The two visits which so thrilled the Gannett media empire--and even the spy plane incident or the bombing of Beijing’ embassy in Belgrade--are relative trifles compared to the Bush administration’s developing military posture toward China. In addition to its intention to construct a missile defense system, which is primarily aimed at China no matter what other pretexts are given, the administration is in the midst of a policy realignment “that would redirect the focus of American military planning from Europe to Asia,” according to the May 16 New York Times. The Times continued: “A confidential Pentagon strategy review has cast the Pacific as the most important region for military planners and calls for the development of new long-range arms to counter China’s military power.” Evidently, ghosts of the old “China Lobby” accompanied Bush into the White House and Donald Rumsfeld into the Defense Department.

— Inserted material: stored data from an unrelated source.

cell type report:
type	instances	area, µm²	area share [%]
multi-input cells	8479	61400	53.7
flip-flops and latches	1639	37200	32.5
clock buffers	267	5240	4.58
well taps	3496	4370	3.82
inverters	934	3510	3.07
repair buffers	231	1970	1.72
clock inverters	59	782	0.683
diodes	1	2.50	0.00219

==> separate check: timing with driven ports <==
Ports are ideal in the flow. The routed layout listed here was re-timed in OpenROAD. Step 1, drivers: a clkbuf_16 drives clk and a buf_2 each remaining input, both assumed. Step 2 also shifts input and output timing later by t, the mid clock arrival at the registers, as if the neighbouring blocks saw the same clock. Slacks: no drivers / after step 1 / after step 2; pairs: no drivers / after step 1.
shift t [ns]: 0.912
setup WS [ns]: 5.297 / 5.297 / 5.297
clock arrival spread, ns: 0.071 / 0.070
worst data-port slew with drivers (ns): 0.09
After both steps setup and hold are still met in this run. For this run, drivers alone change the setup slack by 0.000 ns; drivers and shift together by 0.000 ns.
Background: an optimization exercise with open tools, aiming at small area. Do not read the settings as production practice.
The RTL was checked by simulation tests, not by an equivalence proof against the original design.
Power is estimated from default activity; no workload was simulated.

## run A
// aqueduct_codec
module aqueduct_codec(
    input         clk,
    input         rst,
    input  [63:0] s_axis_tdata,
    input   [7:0] s_axis_tkeep,
    input   [7:0] s_axis_tuser,
    input   [7:0] s_axis_tdest,
    input         s_axis_tlast,
    input         s_axis_tvalid,
    output        s_axis_tready,
    input         s_pause,
    input         s_send_pause,
    input         rx_almost_full,
    input         rx_almost_empty,
    output [63:0] tx_payload,
    output  [1:0] tx_header,
    input  [63:0] rx_payload,
    input   [1:0] rx_header,
    input         rx_valid,
    output [63:0] m_axis_tdata,
    output  [7:0] m_axis_tkeep,
    output  [7:0] m_axis_tuser,
    output  [7:0] m_axis_tdest,
    output        m_axis_tlast,
    output        m_axis_tvalid,
    output        m_error,
    output        m_pause,
    output        m_unpause,
    output  [7:0] m_pause_src
);
export LEC_CHECK = 0
export CAP_MARGIN = 20
export CORE_MARGIN = 2
export CORE_UTILIZATION = 40
export CTS_BUF_LIST = sky130_fd_sc_hd__clkbuf_8
export CTS_CLUSTER_SIZE = 30
export SLEW_MARGIN = 20
create_clock -name core_clock -period 4.5 [get_ports {clk}]
standard.sh (not shown) runs the stock make flow with config.mk's settings and CLKGATE_MAP_FILE= SYNTH_SCRIPT=/design/flow/synth_recipe.tcl, a recipe that flattens the netlist after the stock synthesis.
==> flow/flow/run.sh <==
#!/bin/bash
cp standard.sh standard_sh.log 2>/dev/null
export BUFFER_PORTS_ARGS="-buffer_cell sky130_fd_sc_hd__buf_1"
bash standard.sh > standard_run.log 2>&1
For run B, these inputs were changed with respect to run A:
- CTS_CLUSTER_SIZE: 30 -> 24
- CORE_UTILIZATION: 40 -> 65
- ABC_AREA: unset -> 1
- CTS_CLUSTER_DIAMETER: unset -> 150
- CTS_BUF_LIST: sky130_fd_sc_hd__clkbuf_8 -> sky130_fd_sc_hd__clkbuf_16
==> results.txt <==
Of the two values seen for launching element of the worst setup path, payload_encoder_inst.tkeep_temp[1]$_DFFE_PP_ was produced by run B and payload_encoder_inst.b_keep[3]$_DFFE_PP_ by run A. Run B vs. run A: total number of multi-input combinational cells higher; combinational power rose about 30%; area after synthesis saw a decrease.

In an extremely important article the same day as the Times account, an official analysis in Beijing’s People’s Daily declared that “The United States has conducted a strategic [military] adjustment directed against China, which regards China as a main source of threat and as the principal opponent [of] the U.S.” The commentary acknowledged “this is really something unexpected” and admitted “we underestimated U.S. strategic intentions...and underestimated the possibility that we would face a grim situation.” The article concluded that “we must consider our countermeasures...in terms of the worst possibility.”

The Beijing government does not casually make announcements of this caliber to the 1.4 billion inhabitants of China. The Chinese leadership is deeply concerned about the Bush administration’s revival of Cold War military policies and it views the Pentagon’s developing new war strategy with alarm.

Hopefully, peace forces and the left in our country will surmount over 50 years of anti-China propaganda--from the White House to this week’s Poughkeepsie Journal--and take steps to restrain the Bush administration from declaring Cold War II, with China substituting for the USSR.